Collected data entries
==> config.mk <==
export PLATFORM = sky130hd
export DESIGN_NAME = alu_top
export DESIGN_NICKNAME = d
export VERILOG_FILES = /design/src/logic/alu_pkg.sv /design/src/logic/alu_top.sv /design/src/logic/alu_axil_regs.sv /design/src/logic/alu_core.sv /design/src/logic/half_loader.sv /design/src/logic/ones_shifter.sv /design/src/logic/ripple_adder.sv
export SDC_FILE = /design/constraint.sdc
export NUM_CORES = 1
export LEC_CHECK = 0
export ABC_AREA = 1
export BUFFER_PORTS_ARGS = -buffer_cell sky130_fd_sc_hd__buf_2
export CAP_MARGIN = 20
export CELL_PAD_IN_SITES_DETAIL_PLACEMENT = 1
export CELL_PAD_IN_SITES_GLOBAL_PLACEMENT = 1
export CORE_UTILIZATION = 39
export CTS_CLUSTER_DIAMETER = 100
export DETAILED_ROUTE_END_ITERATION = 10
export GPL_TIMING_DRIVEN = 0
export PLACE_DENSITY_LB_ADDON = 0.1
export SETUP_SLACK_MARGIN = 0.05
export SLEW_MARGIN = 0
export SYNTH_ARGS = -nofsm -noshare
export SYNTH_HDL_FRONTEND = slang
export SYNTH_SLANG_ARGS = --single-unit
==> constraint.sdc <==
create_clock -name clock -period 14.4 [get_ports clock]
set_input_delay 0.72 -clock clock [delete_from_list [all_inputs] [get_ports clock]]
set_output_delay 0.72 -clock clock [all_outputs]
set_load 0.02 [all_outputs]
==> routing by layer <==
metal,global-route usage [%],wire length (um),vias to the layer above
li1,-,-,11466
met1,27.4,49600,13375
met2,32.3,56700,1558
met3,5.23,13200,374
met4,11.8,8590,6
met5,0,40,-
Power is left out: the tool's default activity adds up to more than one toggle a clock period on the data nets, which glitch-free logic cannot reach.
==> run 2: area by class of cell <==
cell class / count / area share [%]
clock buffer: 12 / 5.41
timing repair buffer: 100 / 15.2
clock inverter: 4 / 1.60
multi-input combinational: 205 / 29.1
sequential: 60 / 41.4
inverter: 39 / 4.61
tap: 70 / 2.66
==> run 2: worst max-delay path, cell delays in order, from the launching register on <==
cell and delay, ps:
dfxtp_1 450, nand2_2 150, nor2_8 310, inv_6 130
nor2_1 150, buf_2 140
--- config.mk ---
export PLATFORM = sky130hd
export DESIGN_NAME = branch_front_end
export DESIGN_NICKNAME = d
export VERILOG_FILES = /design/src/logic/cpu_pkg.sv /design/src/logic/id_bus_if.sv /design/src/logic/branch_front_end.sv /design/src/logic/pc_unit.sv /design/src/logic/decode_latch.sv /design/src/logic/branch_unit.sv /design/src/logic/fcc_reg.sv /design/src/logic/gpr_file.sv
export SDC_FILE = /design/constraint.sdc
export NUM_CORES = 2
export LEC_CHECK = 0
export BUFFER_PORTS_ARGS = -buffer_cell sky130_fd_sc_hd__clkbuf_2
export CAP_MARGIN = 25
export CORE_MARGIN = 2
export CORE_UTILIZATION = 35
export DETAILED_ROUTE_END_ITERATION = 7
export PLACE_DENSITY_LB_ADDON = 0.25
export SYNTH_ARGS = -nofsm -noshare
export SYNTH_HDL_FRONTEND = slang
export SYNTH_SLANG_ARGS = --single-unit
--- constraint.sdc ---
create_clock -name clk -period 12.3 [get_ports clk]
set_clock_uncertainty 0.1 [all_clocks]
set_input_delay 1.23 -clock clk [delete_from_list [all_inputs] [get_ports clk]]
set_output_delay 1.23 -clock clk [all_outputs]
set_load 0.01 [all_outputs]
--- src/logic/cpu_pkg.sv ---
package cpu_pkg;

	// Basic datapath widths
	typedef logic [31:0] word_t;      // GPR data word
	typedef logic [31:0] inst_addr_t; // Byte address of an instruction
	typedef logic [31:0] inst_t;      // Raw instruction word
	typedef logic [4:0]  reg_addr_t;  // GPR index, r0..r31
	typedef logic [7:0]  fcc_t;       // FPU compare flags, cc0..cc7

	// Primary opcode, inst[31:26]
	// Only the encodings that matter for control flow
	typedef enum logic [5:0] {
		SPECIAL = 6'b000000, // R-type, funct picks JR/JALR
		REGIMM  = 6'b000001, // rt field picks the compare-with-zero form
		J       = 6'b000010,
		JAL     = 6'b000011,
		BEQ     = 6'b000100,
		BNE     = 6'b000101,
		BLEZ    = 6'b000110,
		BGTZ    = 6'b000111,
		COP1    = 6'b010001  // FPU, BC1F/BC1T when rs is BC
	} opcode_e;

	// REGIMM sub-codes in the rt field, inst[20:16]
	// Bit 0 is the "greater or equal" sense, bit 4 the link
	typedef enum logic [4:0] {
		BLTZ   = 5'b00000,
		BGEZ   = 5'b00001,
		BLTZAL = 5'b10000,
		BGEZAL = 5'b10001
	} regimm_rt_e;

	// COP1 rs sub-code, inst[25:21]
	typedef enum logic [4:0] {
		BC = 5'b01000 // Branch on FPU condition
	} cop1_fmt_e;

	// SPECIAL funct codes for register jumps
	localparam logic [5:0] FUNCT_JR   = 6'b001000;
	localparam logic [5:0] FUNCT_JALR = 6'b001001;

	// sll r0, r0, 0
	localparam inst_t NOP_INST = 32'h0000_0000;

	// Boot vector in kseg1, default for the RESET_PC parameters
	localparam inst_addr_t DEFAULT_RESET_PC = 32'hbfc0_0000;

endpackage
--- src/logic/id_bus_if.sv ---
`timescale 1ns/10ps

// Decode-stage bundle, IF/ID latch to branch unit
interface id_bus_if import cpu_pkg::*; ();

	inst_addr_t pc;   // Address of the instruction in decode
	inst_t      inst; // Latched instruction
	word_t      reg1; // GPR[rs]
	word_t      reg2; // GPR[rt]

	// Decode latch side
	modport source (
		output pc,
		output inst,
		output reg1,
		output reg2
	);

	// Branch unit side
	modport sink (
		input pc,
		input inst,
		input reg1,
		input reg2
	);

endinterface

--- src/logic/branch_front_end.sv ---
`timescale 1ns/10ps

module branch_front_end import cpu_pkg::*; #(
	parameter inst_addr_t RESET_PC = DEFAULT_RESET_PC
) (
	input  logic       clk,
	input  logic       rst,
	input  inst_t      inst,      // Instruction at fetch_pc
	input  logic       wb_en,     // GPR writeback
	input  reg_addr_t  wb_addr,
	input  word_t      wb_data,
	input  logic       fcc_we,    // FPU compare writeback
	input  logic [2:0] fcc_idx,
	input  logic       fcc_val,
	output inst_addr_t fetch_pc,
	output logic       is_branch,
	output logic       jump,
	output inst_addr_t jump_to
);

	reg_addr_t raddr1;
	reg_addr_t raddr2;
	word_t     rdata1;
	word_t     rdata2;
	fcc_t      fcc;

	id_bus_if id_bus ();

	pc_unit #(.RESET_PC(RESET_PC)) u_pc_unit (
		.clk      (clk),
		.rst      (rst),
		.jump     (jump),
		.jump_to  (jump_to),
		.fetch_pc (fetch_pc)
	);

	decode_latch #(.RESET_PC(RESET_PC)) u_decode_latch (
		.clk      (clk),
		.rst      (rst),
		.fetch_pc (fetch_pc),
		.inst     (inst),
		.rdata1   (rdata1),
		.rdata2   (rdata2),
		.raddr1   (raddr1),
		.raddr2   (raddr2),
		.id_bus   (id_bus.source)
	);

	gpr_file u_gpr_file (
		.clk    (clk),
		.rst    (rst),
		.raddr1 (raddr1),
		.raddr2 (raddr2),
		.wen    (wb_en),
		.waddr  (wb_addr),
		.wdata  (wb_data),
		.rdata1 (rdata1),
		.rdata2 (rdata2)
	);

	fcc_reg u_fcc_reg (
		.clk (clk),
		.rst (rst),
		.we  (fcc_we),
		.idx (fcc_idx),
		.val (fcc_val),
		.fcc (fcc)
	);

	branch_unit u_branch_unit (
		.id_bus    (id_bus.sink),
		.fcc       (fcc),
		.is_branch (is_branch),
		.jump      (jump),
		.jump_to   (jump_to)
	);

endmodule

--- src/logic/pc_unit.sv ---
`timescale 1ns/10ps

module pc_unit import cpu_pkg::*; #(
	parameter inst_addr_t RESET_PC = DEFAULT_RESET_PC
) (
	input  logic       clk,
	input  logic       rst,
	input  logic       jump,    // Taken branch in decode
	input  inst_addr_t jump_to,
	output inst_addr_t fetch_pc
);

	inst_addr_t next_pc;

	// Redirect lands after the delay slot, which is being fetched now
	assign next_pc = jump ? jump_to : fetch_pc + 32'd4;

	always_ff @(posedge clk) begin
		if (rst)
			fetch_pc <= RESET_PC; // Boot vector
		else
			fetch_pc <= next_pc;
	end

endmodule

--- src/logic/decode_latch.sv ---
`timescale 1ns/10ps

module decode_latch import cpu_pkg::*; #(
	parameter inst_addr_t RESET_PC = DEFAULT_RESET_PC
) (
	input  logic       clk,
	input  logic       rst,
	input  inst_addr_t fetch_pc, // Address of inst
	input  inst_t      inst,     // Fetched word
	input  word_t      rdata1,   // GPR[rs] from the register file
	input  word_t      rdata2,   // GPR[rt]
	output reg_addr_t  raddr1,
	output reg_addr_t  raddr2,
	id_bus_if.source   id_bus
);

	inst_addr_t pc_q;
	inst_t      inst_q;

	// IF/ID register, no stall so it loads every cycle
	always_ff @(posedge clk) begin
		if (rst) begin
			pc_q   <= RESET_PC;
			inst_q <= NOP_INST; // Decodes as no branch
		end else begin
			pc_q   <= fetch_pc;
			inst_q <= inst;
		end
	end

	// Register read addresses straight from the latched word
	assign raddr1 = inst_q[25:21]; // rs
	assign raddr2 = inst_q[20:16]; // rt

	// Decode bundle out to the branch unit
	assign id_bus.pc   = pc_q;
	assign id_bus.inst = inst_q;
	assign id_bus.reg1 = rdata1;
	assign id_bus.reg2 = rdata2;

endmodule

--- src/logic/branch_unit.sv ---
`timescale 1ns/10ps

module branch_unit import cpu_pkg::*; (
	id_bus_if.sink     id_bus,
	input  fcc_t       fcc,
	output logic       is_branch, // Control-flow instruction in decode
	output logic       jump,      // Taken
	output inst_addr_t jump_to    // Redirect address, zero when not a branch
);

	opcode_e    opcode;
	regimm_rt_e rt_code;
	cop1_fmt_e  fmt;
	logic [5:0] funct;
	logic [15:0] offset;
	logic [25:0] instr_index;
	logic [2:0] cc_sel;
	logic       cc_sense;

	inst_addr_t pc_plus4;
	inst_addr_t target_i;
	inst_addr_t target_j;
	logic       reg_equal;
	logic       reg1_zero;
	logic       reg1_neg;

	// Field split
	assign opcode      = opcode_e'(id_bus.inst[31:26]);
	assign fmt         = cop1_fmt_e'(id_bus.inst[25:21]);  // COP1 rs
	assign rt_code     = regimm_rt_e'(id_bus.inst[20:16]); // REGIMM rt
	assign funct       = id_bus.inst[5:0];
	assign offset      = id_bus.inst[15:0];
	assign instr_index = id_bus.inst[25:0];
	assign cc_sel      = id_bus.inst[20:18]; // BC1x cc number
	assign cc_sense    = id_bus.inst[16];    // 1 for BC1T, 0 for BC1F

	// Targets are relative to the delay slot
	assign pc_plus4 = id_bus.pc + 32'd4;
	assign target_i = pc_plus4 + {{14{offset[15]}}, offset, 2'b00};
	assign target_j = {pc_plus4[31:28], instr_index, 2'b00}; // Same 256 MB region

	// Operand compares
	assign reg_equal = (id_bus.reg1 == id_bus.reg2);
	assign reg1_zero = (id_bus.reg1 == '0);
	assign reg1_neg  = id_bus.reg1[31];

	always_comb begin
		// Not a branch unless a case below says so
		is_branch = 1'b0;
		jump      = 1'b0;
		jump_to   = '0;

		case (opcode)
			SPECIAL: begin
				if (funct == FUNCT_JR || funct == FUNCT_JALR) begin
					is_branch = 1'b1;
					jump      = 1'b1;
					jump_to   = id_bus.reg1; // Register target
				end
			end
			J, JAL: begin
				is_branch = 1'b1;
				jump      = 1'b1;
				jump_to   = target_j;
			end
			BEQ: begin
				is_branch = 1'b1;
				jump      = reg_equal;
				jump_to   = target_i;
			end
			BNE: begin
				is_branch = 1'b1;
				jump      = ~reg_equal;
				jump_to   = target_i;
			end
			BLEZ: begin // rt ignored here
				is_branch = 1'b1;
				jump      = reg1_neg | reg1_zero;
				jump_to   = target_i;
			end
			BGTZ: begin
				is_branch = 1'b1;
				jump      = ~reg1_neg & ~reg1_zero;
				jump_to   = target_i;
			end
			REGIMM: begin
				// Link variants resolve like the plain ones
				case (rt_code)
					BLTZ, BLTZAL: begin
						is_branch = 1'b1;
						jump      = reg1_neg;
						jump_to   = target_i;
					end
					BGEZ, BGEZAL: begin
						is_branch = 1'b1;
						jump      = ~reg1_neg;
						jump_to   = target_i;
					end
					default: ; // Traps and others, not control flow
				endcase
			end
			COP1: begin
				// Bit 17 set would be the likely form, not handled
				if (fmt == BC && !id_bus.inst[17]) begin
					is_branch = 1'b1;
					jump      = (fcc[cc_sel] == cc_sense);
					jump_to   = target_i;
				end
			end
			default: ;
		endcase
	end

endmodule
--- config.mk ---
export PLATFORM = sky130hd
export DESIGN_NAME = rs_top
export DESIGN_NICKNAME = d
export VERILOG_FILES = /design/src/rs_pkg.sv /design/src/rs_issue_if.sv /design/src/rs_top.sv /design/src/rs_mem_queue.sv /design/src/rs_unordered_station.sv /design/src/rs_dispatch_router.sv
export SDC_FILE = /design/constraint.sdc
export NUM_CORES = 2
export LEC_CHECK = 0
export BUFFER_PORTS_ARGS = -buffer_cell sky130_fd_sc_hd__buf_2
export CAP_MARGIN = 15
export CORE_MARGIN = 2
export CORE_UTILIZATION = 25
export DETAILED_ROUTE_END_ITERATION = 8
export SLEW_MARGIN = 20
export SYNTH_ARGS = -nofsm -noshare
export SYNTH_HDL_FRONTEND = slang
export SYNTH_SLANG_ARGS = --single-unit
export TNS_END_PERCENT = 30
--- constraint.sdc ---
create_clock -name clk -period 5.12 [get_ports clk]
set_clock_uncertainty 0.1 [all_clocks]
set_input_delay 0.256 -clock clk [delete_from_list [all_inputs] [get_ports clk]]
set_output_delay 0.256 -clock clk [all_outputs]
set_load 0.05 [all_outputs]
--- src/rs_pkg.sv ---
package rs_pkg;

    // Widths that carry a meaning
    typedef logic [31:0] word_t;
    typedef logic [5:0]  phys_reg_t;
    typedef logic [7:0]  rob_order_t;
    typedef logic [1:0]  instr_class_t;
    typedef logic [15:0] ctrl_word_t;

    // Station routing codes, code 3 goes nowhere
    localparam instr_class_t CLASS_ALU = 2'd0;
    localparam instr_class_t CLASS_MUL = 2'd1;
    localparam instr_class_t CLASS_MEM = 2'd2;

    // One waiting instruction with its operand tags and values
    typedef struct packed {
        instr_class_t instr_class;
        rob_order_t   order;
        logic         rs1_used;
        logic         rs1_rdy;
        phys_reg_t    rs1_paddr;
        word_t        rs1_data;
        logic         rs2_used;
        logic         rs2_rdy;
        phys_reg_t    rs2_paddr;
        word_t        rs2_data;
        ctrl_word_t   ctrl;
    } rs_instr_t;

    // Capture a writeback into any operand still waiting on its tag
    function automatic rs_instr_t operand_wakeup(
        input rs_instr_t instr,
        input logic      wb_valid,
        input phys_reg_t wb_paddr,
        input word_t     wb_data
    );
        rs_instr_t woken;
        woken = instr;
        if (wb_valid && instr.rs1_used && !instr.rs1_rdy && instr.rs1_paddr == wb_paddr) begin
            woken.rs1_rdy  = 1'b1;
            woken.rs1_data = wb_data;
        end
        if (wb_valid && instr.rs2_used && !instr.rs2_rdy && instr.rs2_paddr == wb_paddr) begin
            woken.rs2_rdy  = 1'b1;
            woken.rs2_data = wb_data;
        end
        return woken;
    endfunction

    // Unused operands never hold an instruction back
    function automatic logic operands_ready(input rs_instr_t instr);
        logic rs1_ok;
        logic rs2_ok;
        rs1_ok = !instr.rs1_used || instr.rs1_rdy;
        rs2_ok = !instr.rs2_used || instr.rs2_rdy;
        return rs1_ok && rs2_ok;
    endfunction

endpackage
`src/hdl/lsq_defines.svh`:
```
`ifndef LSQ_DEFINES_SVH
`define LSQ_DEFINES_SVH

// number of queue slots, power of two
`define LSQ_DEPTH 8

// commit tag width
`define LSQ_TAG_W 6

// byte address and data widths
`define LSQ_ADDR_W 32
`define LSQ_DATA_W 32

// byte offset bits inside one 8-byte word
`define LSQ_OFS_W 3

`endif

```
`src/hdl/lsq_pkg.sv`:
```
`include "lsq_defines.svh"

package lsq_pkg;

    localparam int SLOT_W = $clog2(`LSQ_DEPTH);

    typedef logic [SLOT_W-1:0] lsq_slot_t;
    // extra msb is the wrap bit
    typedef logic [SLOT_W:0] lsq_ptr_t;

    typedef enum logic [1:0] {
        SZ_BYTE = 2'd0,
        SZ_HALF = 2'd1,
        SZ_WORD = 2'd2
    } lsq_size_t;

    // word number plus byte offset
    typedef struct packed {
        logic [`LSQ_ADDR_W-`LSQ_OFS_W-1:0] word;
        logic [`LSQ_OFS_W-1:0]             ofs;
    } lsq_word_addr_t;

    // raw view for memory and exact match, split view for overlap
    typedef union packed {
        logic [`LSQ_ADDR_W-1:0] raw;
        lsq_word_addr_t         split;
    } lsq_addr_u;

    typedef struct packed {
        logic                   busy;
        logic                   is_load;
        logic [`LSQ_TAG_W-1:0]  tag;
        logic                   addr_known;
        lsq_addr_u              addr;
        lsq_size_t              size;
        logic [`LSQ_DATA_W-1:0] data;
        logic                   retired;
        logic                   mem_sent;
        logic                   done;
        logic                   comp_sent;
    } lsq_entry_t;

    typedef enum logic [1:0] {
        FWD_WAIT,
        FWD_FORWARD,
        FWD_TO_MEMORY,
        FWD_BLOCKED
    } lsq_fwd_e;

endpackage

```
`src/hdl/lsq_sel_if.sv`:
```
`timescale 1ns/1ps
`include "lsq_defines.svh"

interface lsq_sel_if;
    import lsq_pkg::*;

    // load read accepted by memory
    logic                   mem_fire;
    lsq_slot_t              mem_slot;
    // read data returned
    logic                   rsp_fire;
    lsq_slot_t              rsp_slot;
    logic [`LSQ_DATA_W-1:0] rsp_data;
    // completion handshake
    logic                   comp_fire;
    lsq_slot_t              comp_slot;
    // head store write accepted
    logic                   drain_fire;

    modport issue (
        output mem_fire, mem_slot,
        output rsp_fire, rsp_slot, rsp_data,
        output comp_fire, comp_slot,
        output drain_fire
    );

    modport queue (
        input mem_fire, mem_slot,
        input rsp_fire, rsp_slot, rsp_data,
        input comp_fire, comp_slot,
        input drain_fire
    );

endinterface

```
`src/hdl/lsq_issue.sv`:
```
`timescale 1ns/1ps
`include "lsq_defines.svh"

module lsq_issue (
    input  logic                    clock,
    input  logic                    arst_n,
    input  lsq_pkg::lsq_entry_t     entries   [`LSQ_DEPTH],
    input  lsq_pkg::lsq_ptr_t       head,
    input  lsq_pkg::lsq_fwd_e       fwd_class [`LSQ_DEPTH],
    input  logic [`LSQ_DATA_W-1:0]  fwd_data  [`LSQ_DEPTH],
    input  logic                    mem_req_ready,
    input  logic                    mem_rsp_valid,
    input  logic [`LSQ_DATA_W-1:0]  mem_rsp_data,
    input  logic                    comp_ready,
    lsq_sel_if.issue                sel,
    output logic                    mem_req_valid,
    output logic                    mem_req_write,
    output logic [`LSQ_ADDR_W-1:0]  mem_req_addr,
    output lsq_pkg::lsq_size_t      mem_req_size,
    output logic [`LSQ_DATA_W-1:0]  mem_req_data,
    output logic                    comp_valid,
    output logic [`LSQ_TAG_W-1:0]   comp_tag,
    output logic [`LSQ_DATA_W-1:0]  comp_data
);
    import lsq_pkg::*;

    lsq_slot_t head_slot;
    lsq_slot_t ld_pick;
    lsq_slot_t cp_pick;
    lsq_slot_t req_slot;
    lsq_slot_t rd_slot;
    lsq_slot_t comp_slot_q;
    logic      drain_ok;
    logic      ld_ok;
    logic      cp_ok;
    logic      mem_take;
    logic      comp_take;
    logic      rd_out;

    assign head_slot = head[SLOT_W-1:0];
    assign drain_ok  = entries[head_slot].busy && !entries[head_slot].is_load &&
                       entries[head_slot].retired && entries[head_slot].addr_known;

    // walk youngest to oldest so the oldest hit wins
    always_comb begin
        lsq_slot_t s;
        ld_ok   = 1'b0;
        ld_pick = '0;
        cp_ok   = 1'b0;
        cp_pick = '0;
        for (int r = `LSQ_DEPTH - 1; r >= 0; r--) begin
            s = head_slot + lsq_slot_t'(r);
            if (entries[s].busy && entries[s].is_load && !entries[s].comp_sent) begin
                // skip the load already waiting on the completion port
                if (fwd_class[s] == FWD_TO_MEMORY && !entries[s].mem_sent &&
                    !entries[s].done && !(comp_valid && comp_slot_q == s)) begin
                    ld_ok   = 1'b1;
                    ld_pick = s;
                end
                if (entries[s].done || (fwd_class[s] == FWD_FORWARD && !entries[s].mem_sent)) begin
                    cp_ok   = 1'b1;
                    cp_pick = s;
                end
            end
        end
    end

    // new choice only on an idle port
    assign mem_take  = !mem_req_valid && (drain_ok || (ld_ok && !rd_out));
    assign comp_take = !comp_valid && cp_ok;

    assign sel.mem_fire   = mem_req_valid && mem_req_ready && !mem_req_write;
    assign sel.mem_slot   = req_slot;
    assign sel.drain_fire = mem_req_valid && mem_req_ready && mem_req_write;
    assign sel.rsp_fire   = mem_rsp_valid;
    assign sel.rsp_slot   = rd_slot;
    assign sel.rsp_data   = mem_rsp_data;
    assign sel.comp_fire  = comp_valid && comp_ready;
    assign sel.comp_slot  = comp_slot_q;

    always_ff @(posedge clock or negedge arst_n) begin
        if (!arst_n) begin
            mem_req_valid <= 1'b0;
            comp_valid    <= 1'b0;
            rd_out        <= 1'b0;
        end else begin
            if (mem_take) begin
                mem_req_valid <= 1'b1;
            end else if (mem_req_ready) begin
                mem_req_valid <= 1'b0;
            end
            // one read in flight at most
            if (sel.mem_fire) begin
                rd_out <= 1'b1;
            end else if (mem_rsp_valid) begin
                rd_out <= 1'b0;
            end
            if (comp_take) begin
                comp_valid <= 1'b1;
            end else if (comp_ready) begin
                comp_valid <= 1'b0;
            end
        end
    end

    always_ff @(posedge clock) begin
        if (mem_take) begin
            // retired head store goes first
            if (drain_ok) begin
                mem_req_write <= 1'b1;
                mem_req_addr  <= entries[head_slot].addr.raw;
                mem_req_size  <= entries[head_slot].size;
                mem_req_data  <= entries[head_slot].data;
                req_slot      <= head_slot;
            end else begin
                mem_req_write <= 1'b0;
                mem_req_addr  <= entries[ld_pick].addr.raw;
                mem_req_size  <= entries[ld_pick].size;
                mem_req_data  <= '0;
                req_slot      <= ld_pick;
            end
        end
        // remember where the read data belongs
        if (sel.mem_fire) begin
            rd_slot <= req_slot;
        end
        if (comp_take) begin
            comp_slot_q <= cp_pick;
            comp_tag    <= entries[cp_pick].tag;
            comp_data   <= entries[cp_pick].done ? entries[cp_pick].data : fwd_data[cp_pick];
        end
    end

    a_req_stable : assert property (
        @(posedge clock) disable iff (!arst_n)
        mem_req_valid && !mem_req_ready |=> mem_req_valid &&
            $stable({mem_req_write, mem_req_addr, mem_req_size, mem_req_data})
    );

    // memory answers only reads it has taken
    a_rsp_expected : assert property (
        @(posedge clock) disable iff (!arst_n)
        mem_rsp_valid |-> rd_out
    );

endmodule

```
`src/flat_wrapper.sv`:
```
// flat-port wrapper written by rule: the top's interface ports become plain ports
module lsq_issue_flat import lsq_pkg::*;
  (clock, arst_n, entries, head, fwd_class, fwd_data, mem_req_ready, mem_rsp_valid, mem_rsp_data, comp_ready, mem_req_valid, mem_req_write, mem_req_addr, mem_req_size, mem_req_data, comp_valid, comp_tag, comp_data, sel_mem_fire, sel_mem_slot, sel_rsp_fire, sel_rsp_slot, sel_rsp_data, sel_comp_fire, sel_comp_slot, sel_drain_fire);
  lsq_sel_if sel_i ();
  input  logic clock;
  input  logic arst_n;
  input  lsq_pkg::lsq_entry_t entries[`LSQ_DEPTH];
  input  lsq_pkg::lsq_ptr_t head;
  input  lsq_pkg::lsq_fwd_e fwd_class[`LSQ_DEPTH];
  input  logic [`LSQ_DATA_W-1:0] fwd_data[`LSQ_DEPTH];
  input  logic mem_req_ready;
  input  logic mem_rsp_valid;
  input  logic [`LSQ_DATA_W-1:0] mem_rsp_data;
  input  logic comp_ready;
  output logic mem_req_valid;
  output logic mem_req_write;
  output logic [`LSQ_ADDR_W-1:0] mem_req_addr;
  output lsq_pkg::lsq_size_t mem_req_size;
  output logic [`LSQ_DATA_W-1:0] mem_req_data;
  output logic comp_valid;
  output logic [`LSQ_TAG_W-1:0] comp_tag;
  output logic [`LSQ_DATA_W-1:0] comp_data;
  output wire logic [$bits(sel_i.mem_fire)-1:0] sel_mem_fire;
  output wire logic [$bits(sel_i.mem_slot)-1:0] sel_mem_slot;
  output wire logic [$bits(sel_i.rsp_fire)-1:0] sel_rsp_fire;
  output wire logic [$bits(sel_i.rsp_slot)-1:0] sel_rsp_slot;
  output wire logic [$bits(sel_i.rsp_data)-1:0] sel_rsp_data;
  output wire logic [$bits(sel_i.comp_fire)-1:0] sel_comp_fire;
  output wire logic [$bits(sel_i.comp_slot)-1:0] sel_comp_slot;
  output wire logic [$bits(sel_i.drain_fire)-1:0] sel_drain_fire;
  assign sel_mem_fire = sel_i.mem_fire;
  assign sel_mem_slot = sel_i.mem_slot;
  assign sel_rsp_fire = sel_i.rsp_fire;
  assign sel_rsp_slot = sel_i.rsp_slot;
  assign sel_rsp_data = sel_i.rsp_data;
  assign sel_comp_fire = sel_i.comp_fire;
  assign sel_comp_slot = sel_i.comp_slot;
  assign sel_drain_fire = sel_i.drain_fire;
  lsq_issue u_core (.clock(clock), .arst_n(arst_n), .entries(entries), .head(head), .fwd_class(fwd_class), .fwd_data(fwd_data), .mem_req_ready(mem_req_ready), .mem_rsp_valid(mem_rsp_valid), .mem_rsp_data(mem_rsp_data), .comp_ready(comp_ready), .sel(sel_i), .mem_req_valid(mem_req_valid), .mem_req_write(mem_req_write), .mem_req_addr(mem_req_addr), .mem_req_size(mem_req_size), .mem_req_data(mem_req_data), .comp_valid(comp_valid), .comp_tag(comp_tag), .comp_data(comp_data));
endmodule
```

Directions for this task
Copy the stretch of the records above that runs from the line with "export CORE_UTILIZATION = 35" through the line with "BGEZAL = 5'b10001". Both end lines belong in the copy, and nothing else does.

Exercise solution
export CORE_UTILIZATION = 35
export DETAILED_ROUTE_END_ITERATION = 7
export PLACE_DENSITY_LB_ADDON = 0.25
export SYNTH_ARGS = -nofsm -noshare
export SYNTH_HDL_FRONTEND = slang
export SYNTH_SLANG_ARGS = --single-unit
--- constraint.sdc ---
create_clock -name clk -period 12.3 [get_ports clk]
set_clock_uncertainty 0.1 [all_clocks]
set_input_delay 1.23 -clock clk [delete_from_list [all_inputs] [get_ports clk]]
set_output_delay 1.23 -clock clk [all_outputs]
set_load 0.01 [all_outputs]
--- src/logic/cpu_pkg.sv ---
package cpu_pkg;

	// Basic datapath widths
	typedef logic [31:0] word_t;      // GPR data word
	typedef logic [31:0] inst_addr_t; // Byte address of an instruction
	typedef logic [31:0] inst_t;      // Raw instruction word
	typedef logic [4:0]  reg_addr_t;  // GPR index, r0..r31
	typedef logic [7:0]  fcc_t;       // FPU compare flags, cc0..cc7

	// Primary opcode, inst[31:26]
	// Only the encodings that matter for control flow
	typedef enum logic [5:0] {
		SPECIAL = 6'b000000, // R-type, funct picks JR/JALR
		REGIMM  = 6'b000001, // rt field picks the compare-with-zero form
		J       = 6'b000010,
		JAL     = 6'b000011,
		BEQ     = 6'b000100,
		BNE     = 6'b000101,
		BLEZ    = 6'b000110,
		BGTZ    = 6'b000111,
		COP1    = 6'b010001  // FPU, BC1F/BC1T when rs is BC
	} opcode_e;

	// REGIMM sub-codes in the rt field, inst[20:16]
	// Bit 0 is the "greater or equal" sense, bit 4 the link
	typedef enum logic [4:0] {
		BLTZ   = 5'b00000,
		BGEZ   = 5'b00001,
		BLTZAL = 5'b10000,
		BGEZAL = 5'b10001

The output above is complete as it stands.